YOUR ASSIGNMENT: Can you return the records below exactly as they stand, but only from the first line through the one with "set_clock_uncertainty 0.15 [all_clocks]"?
___ RECORD SET ___
--- config.mk ---
export PLATFORM = sky130hd
export DESIGN_NAME = bis_sequencer
export DESIGN_NICKNAME = d
export VERILOG_FILES = /design/src/hdl/bis_pkg.sv /design/src/hdl/bis_jumper_guard.sv /design/src/hdl/bis_sequencer.sv
export SDC_FILE = /design/constraint.sdc
export NUM_CORES = 1
export LEC_CHECK = 0
export BUFFER_PORTS_ARGS = -buffer_cell sky130_fd_sc_hd__buf_2
export CORE_MARGIN = 2
export CORE_UTILIZATION = 61
export DETAILED_ROUTE_END_ITERATION = 16
export HOLD_SLACK_MARGIN = 0.12
export PLACE_DENSITY_LB_ADDON = 0.25
export SLEW_MARGIN = 20
export SYNTH_ARGS = -nofsm -noshare
export SYNTH_HDL_FRONTEND = slang
export SYNTH_SLANG_ARGS = --single-unit
--- constraint.sdc ---
create_clock -name sys_clk -period 4.8 [get_ports sys_clk]
set_clock_uncertainty 0.15 [all_clocks]
set_input_delay 0.72 -clock sys_clk [delete_from_list [all_inputs] [get_ports sys_clk]]
set_output_delay 0.72 -clock sys_clk [all_outputs]
set_load 0.03 [all_outputs]
<file path="src/design/caccm_defines.vh">
// constants of the counter array capture/compare channels
`ifndef CACCM_DEFINES_VH
`define CACCM_DEFINES_VH

// ----------------------------------------------------------------------------
// sizes
// ----------------------------------------------------------------------------
`define CACCM_NCH          6

// ----------------------------------------------------------------------------
// register offsets (byte addresses, one word each)
// ----------------------------------------------------------------------------
`define CACCM_PWM_CFG_OFS  8'h00
`define CACCM_FLAGS_OFS    8'h04
`define CACCM_MODE_REGION  3'h1
`define CACCM_CMP_REGION   2'h1

// ----------------------------------------------------------------------------
// channel_mode_reg fields
// ----------------------------------------------------------------------------
`define CACCM_M_WIDE       7
`define CACCM_M_ECOM       6
`define CACCM_M_CAPP       5
`define CACCM_M_CAPN       4
`define CACCM_M_MAT        3
`define CACCM_M_TOG        2
`define CACCM_M_PWM        1
`define CACCM_M_IRQ        0

// ----------------------------------------------------------------------------
// pwm_config_reg fields
// ----------------------------------------------------------------------------
`define CACCM_P_RELOAD_ACCESS_SELECT      7
`define CACCM_P_INTERMEDIATE_OVERFLOW_FLAG       6
`define CACCM_P_INTERMEDIATE_OVERFLOW_IRQ_ENABLE       5
`define CACCM_P_CL_MSB     1
`define CACCM_P_CL_LSB     0

// ----------------------------------------------------------------------------
// reset values and cycle length masks
// ----------------------------------------------------------------------------
`define CACCM_RST_BYTE     8'h00
`define CACCM_RST_WORD     16'h0000
`define CACCM_MASK8        16'h00FF
`define CACCM_MASK9        16'h01FF
`define CACCM_MASK10       16'h03FF
`define CACCM_MASK11       16'h07FF
`define CACCM_MASK16       16'hFFFF

`endif

</file>
<file path="src/design/caccm_top.v">
// six capture/compare channels on one shared 16-bit counter, Avalon-MM slave
`timescale 1ns/10ps
`include "caccm_defines.vh"

// How it works
// - mode bits 5/4 pick capture edge
// - qualifying edge copies counter, sets flag
// - pin level must hold two clocks
// - flags cleared only by software zero write
// - mode bit 0 gates channel interrupt
// - timer mode compares full 16-bit word
// - timer and toggle matches set flag
// - low write clears, high write sets enable
// - high-speed output inverts pin on match
// - enable clear: no toggle, PWM low
// - frequency mode toggles, adds high offset
// - zero offset means 256 clock half-period
// - frequency mode flags on full match
// - cycle length field selects 8-11 bits
// - one cycle length shared by channels
// - wide select bit gives 16-bit PWM
// - config bit 7 steers reload access
// - config bit 5 enables overflow interrupt
// - 8-bit PWM high on match, low overflow
// - 8-bit PWM reloads low from high
// - 8-bit PWM match flag and overflow
// - 9-11 bit PWM with auto-reload
// - 16-bit PWM match high, overflow low
// - overflow flag at selected counter bit
module caccm_top (
  // clock and reset
  input  wire        SYS_CLK_I,
  input  wire        RESETN_I,
  // avalon-mm slave
  input  wire [7:0]  AVS_ADDRESS_I,
  input  wire        AVS_READ_I,
  input  wire        AVS_WRITE_I,
  input  wire [31:0] AVS_WRITEDATA_I,
  output wire [31:0] AVS_READDATA_O,
  output wire        AVS_WAITREQUEST_O,
  // shared counter
  input  wire [15:0] COUNT_I,
  input  wire        COUNT_TICK_I,
  // channel pins
  input  wire [5:0]  CHAN_PIN_I,
  output wire [5:0]  CHAN_PIN_O,
  output wire [5:0]  CHAN_PIN_OE_O,
  // interrupt requests
  output wire [5:0]  CHAN_IRQ_O,
  output wire        OVF_IRQ_O
);

  // --------------------------------------------------------------------------
  // reset release
  // --------------------------------------------------------------------------
  reg  [1:0]  rst_sync;
  wire        rst_n = rst_sync[1];

  always @(posedge SYS_CLK_I or negedge RESETN_I) begin
    if (!RESETN_I) begin
      rst_sync <= 2'b00;
    end else begin
      rst_sync <= {rst_sync[0], 1'b1};
    end
  end

  // --------------------------------------------------------------------------
  // bus slave: one wait cycle, write lands when waitrequest is low
  // --------------------------------------------------------------------------
  reg         wreq;
  reg  [31:0] rdata;
  reg  [31:0] rd_val;
  wire        acc_w = AVS_WRITE_I & ~wreq;
  wire        rd_take = AVS_READ_I & wreq;
  wire [7:0]  addr = AVS_ADDRESS_I;
  wire        aligned = (addr[1:0] == 2'b00);
  wire [2:0]  idx_m = addr[4:2];
  wire [2:0]  idx_c = addr[5:3];
  wire        mode_sel = aligned & (addr[7:5] == `CACCM_MODE_REGION) & (idx_m < 3'd6);
  wire        cmp_sel  = aligned & (addr[7:6] == `CACCM_CMP_REGION) & (idx_c < 3'd6);
  wire        cmp_hi   = addr[2];
  wire        cfg_wr   = acc_w & (addr == `CACCM_PWM_CFG_OFS);
  wire        flags_wr = acc_w & (addr == `CACCM_FLAGS_OFS);

  assign AVS_WAITREQUEST_O = wreq;
  assign AVS_READDATA_O    = rdata;

  always @(posedge SYS_CLK_I or negedge rst_n) begin
    if (!rst_n) begin
      wreq  <= 1'b1;
      rdata <= 32'h00000000;
    end else begin
      wreq <= ~((AVS_READ_I | AVS_WRITE_I) & wreq);
      if (rd_take) begin
        rdata <= rd_val;
      end
    end
  end

  // --------------------------------------------------------------------------
  // pwm_config_reg and intermediate overflow
  // --------------------------------------------------------------------------
  reg         reload_access_select;
  reg         intermediate_overflow_irq_enable;
  reg  [1:0]  cyc_len;
  reg         intermediate_overflow_flag;
  reg         ovf_irq;
  reg  [15:0] len_mask;

  // one mask for every 8-11 bit channel, so lengths cannot differ
  always @* begin
    case (cyc_len)
      2'b00:   len_mask = `CACCM_MASK8;
      2'b01:   len_mask = `CACCM_MASK9;
      2'b10:   len_mask = `CACCM_MASK10;
      2'b11:   len_mask = `CACCM_MASK11;
      default: len_mask = `CACCM_MASK8;
    endcase
  end

  // tick marks the first cycle of a new count, so zero low bits means a wrap
  wire ovf_sel = COUNT_TICK_I & ((COUNT_I & len_mask) == 16'h0000);
  wire ovf16   = COUNT_TICK_I & (COUNT_I == 16'h0000);

  assign OVF_IRQ_O = ovf_irq;

  always @(posedge SYS_CLK_I or negedge rst_n) begin
    if (!rst_n) begin
      reload_access_select   <= 1'b0;
      intermediate_overflow_irq_enable    <= 1'b0;
      cyc_len <= 2'b00;
      intermediate_overflow_flag    <= 1'b0;
      ovf_irq <= 1'b0;
    end else begin
      if (cfg_wr) begin
        reload_access_select   <= AVS_WRITEDATA_I[`CACCM_P_RELOAD_ACCESS_SELECT];
        intermediate_overflow_irq_enable    <= AVS_WRITEDATA_I[`CACCM_P_INTERMEDIATE_OVERFLOW_IRQ_ENABLE];
        cyc_len <= AVS_WRITEDATA_I[`CACCM_P_CL_MSB:`CACCM_P_CL_LSB];
        if (!AVS_WRITEDATA_I[`CACCM_P_INTERMEDIATE_OVERFLOW_FLAG]) begin
          intermediate_overflow_flag <= 1'b0;
        end
      end
      // set after the clear so a coinciding overflow is kept
      if (ovf_sel) begin
        intermediate_overflow_flag <= 1'b1;
      end
      ovf_irq <= intermediate_overflow_flag & intermediate_overflow_irq_enable;
    end
  end

  // --------------------------------------------------------------------------
  // pin synchroniser and two-clock stability filter
  // --------------------------------------------------------------------------
  reg  [5:0]  pin_s1;
  reg  [5:0]  pin_s2;
  reg  [5:0]  pin_s3;
  reg  [5:0]  pin_flt;
  wire [5:0]  stable = ~(pin_s2 ^ pin_s3);
  wire [5:0]  rise   = stable & pin_s2 & ~pin_flt;
  wire [5:0]  fall   = stable & ~pin_s2 & pin_flt;

  always @(posedge SYS_CLK_I or negedge rst_n) begin
    if (!rst_n) begin
      pin_s1  <= 6'h00;
      pin_s2  <= 6'h00;
      pin_s3  <= 6'h00;
      pin_flt <= 6'h00;
    end else begin
      pin_s1  <= CHAN_PIN_I;
      pin_s2  <= pin_s1;
      pin_s3  <= pin_s2;
      // a glitch shorter than two samples never reaches the filtered level
      pin_flt <= (stable & pin_s2) | (~stable & pin_flt);
    end
  end

  // --------------------------------------------------------------------------
  // channels
  // --------------------------------------------------------------------------
  wire [47:0] mode_all;
  wire [95:0] cmp_all;
  wire [95:0] rld_all;
  wire [5:0]  flag_all;
  wire [5:0]  out_all;
  wire [5:0]  oe_all;
  wire [5:0]  irq_all;

  genvar n;
  generate
    for (n = 0; n < `CACCM_NCH; n = n + 1) begin : g_ch
      localparam [2:0] CH = n;
      reg  [7:0]  mode;
      reg  [15:0] cmp;
      reg  [15:0] rld;
      reg         flag;
      reg         out;
      reg         oe;
      reg         irq;
      wire        wr_mode = acc_w & mode_sel & (idx_m == CH);
      wire        wr_lo   = acc_w & cmp_sel & (idx_c == CH) & ~cmp_hi;
      wire        wr_hi   = acc_w & cmp_sel & (idx_c == CH) & cmp_hi;
      wire        ecom    = mode[`CACCM_M_ECOM];
      wire        mat     = mode[`CACCM_M_MAT];
      wire        tog     = mode[`CACCM_M_TOG];
      wire        pwm     = mode[`CACCM_M_PWM];
      wire        wide    = mode[`CACCM_M_WIDE];
      wire        is_cap  = ~mat & ~tog & ~pwm;
      wire        edge_ok = (mode[`CACCM_M_CAPP] & rise[n]) | (mode[`CACCM_M_CAPN] & fall[n]);
      wire        is_tmr  = ecom & mat & ~tog & ~pwm;
      wire        is_hso  = ecom & mat & tog & ~pwm;
      wire        is_frq  = ecom & tog & pwm;
      wire        is_pwm_select = pwm & ~tog & ~wide;
      wire        is_pw16 = pwm & ~tog & wide;
      wire        match16 = COUNT_TICK_I & (COUNT_I == cmp);
      wire        match_l = COUNT_TICK_I & (COUNT_I[7:0] == cmp[7:0]);
      wire        match_n = COUNT_TICK_I & (((COUNT_I ^ cmp) & len_mask) == 16'h0000);
      wire        clr     = flags_wr & ~AVS_WRITEDATA_I[n];

      always @(posedge SYS_CLK_I or negedge rst_n) begin
        if (!rst_n) begin
          mode <= `CACCM_RST_BYTE;
          cmp  <= `CACCM_RST_WORD;
          rld  <= `CACCM_RST_WORD;
          flag <= 1'b0;
          out  <= 1'b0;
          oe   <= 1'b0;
          irq  <= 1'b0;
        end else begin
          oe <= tog | pwm;
          // only a software zero write clears; later sets override it
          if (clr) begin
            flag <= 1'b0;
          end
          if (is_cap && edge_ok) begin
            cmp  <= COUNT_I;
            flag <= 1'b1;
          end
          if ((is_tmr || is_hso) && match16) begin
            flag <= 1'b1;
          end
          if (is_hso && match16) begin
            out <= ~out;
          end
          if (is_frq && match_l) begin
            out <= ~out;
            // 8-bit wrap: a zero offset lands on the same value 256 clocks on
            cmp[7:0] <= cmp[7:0] + cmp[15:8];
          end
          if (is_frq && mat && match16) begin
            flag <= 1'b1;
          end
          if (is_pwm_select) begin
            if (!ecom) begin
              out <= 1'b0;
            end else begin
              if (ovf_sel) begin
                out <= 1'b0;
                if (cyc_len == 2'b00) begin
                  cmp[7:0] <= cmp[15:8];
                end else begin
                  cmp <= rld;
                end
              end
              // match after overflow: a zero compare gives full duty
              if (match_n) begin
                out <= 1'b1;
                if (mat) begin
                  flag <= 1'b1;
                end
              end
            end
          end
          if (is_pw16) begin
            if (!ecom) begin
              out <= 1'b0;
            end else begin
              if (ovf16) begin
                out <= 1'b0;
              end
              if (match16) begin
                out <= 1'b1;
                if (mat) begin
                  flag <= 1'b1;
                end
              end
            end
          end
          // mode, compare and reload writes come last and win over a same-cycle hardware update
          if (wr_mode) begin
            mode <= AVS_WRITEDATA_I[7:0];
          end
          if (wr_lo) begin
            if (reload_access_select) begin
              rld[7:0] <= AVS_WRITEDATA_I[7:0];
            end else begin
              cmp[7:0] <= AVS_WRITEDATA_I[7:0];
            end
            mode[`CACCM_M_ECOM] <= 1'b0;
          end
          if (wr_hi) begin
            if (reload_access_select) begin
              rld[15:8] <= AVS_WRITEDATA_I[7:0];
            end else begin
              cmp[15:8] <= AVS_WRITEDATA_I[7:0];
            end
            mode[`CACCM_M_ECOM] <= 1'b1;
          end
          irq <= flag & mode[`CACCM_M_IRQ];
        end
      end

      assign mode_all[8*n +: 8]  = mode;
      assign cmp_all[16*n +: 16] = cmp;
      assign rld_all[16*n +: 16] = rld;
      assign flag_all[n]         = flag;
      assign out_all[n]          = out;
      assign oe_all[n]           = oe;
      assign irq_all[n]          = irq;
    end
  endgenerate

  assign CHAN_PIN_O    = out_all;
  assign CHAN_PIN_OE_O = oe_all;
  assign CHAN_IRQ_O    = irq_all;

  // --------------------------------------------------------------------------
  // read mux
  // --------------------------------------------------------------------------
  wire [15:0] cmp_sel_w = cmp_all[{idx_c, 4'h0} +: 16];
  wire [15:0] rld_sel_w = rld_all[{idx_c, 4'h0} +: 16];
  wire [15:0] word_w    = reload_access_select ? rld_sel_w : cmp_sel_w;

  always @* begin
    rd_val = 32'h00000000;
    if (addr == `CACCM_PWM_CFG_OFS) begin
      rd_val = {24'h000000, reload_access_select, intermediate_overflow_flag, intermediate_overflow_irq_enable, 3'b000, cyc_len};
    end else if (addr == `CACCM_FLAGS_OFS) begin
      rd_val = {26'h0000000, flag_all};
    end else if (mode_sel) begin
      rd_val = {24'h000000, mode_all[{idx_m, 3'b000} +: 8]};
    end else if (cmp_sel) begin
      rd_val = {24'h000000, (cmp_hi ? word_w[15:8] : word_w[7:0])};
    end
  end

endmodule // caccm_top

</file>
___
WRITTEN REPLY:
--- config.mk ---
export PLATFORM = sky130hd
export DESIGN_NAME = bis_sequencer
export DESIGN_NICKNAME = d
export VERILOG_FILES = /design/src/hdl/bis_pkg.sv /design/src/hdl/bis_jumper_guard.sv /design/src/hdl/bis_sequencer.sv
export SDC_FILE = /design/constraint.sdc
export NUM_CORES = 1
export LEC_CHECK = 0
export BUFFER_PORTS_ARGS = -buffer_cell sky130_fd_sc_hd__buf_2
export CORE_MARGIN = 2
export CORE_UTILIZATION = 61
export DETAILED_ROUTE_END_ITERATION = 16
export HOLD_SLACK_MARGIN = 0.12
export PLACE_DENSITY_LB_ADDON = 0.25
export SLEW_MARGIN = 20
export SYNTH_ARGS = -nofsm -noshare
export SYNTH_HDL_FRONTEND = slang
export SYNTH_SLANG_ARGS = --single-unit
--- constraint.sdc ---
create_clock -name sys_clk -period 4.8 [get_ports sys_clk]
set_clock_uncertainty 0.15 [all_clocks]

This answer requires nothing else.